[Records drawn from a dataset]
----------

`src/hdl/mvn_pkg.sv`:
```
package mvn_pkg;
   localparam int MAX_BASIS   = 64;
   localparam int IDX_W       = 6;
   localparam int LEN_W       = 7;
   localparam int OV_AW       = 2 * IDX_W;
   localparam int DATA_W      = 32;
   localparam int ACC_W       = 128;
   localparam int QUEUE_DEPTH = 2;
   localparam int QPTR_W      = $clog2(QUEUE_DEPTH);

   localparam logic FUNC_OVERLAP = 1'b0;
   localparam logic FUNC_PUSH    = 1'b1;

   typedef struct packed {
      logic              ov_we;
      logic [OV_AW-1:0]  ov_addr;
      logic              vec_we;
      logic [IDX_W-1:0]  vec_addr;
      logic [DATA_W-1:0] data;
      logic [IDX_W-1:0]  basis;
   } wr_type;

   typedef struct packed {
      logic [LEN_W-1:0] len;
      logic             bad;
   } run_type;

   function automatic logic [DATA_W-1:0] mag32(input logic [DATA_W-1:0] v);
      return v[DATA_W-1] ? (~v + 1'b1) : v;
   endfunction
endpackage

```
`src/hdl/mvn_queue.sv`:
```
module mvn_queue import mvn_pkg::*; (
   input  logic    clock,
   input  logic    reset,
   input  logic    push,
   input  run_type din,
   input  logic    pop,
   output run_type dout,
   output logic    empty
);
   run_type           mem_ff [QUEUE_DEPTH];
   logic [QPTR_W-1:0] wp_ff, rp_ff;
   logic [QPTR_W:0]   cnt_ff;

   assign empty = (cnt_ff == '0);
   assign dout  = mem_ff[rp_ff];

   always_ff @(posedge clock) begin
      if (push) mem_ff[wp_ff] <= din;
   end

   always_ff @(posedge clock) begin
      if (reset) begin
         wp_ff  <= '0;
         rp_ff  <= '0;
         cnt_ff <= '0;
      end else begin
         if (push) wp_ff <= wp_ff + 1'b1;
         if (pop)  rp_ff <= rp_ff + 1'b1;
         if (push && !pop)      cnt_ff <= cnt_ff + 1'b1;
         else if (pop && !push) cnt_ff <= cnt_ff - 1'b1;
      end
   end
endmodule

```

----------

Could you write out all the entries exactly as given?

`src/hdl/mvn_pkg.sv`:
```
package mvn_pkg;
   localparam int MAX_BASIS   = 64;
   localparam int IDX_W       = 6;
   localparam int LEN_W       = 7;
   localparam int OV_AW       = 2 * IDX_W;
   localparam int DATA_W      = 32;
   localparam int ACC_W       = 128;
   localparam int QUEUE_DEPTH = 2;
   localparam int QPTR_W      = $clog2(QUEUE_DEPTH);

   localparam logic FUNC_OVERLAP = 1'b0;
   localparam logic FUNC_PUSH    = 1'b1;

   typedef struct packed {
      logic              ov_we;
      logic [OV_AW-1:0]  ov_addr;
      logic              vec_we;
      logic [IDX_W-1:0]  vec_addr;
      logic [DATA_W-1:0] data;
      logic [IDX_W-1:0]  basis;
   } wr_type;

   typedef struct packed {
      logic [LEN_W-1:0] len;
      logic             bad;
   } run_type;

   function automatic logic [DATA_W-1:0] mag32(input logic [DATA_W-1:0] v);
      return v[DATA_W-1] ? (~v + 1'b1) : v;
   endfunction
endpackage

```
`src/hdl/mvn_queue.sv`:
```
module mvn_queue import mvn_pkg::*; (
   input  logic    clock,
   input  logic    reset,
   input  logic    push,
   input  run_type din,
   input  logic    pop,
   output run_type dout,
   output logic    empty
);
   run_type           mem_ff [QUEUE_DEPTH];
   logic [QPTR_W-1:0] wp_ff, rp_ff;
   logic [QPTR_W:0]   cnt_ff;

   assign empty = (cnt_ff == '0);
   assign dout  = mem_ff[rp_ff];

   always_ff @(posedge clock) begin
      if (push) mem_ff[wp_ff] <= din;
   end

   always_ff @(posedge clock) begin
      if (reset) begin
         wp_ff  <= '0;
         rp_ff  <= '0;
         cnt_ff <= '0;
      end else begin
         if (push) wp_ff <= wp_ff + 1'b1;
         if (pop)  rp_ff <= rp_ff + 1'b1;
         if (push && !pop)      cnt_ff <= cnt_ff + 1'b1;
         else if (pop && !push) cnt_ff <= cnt_ff - 1'b1;
      end
   end
endmodule

```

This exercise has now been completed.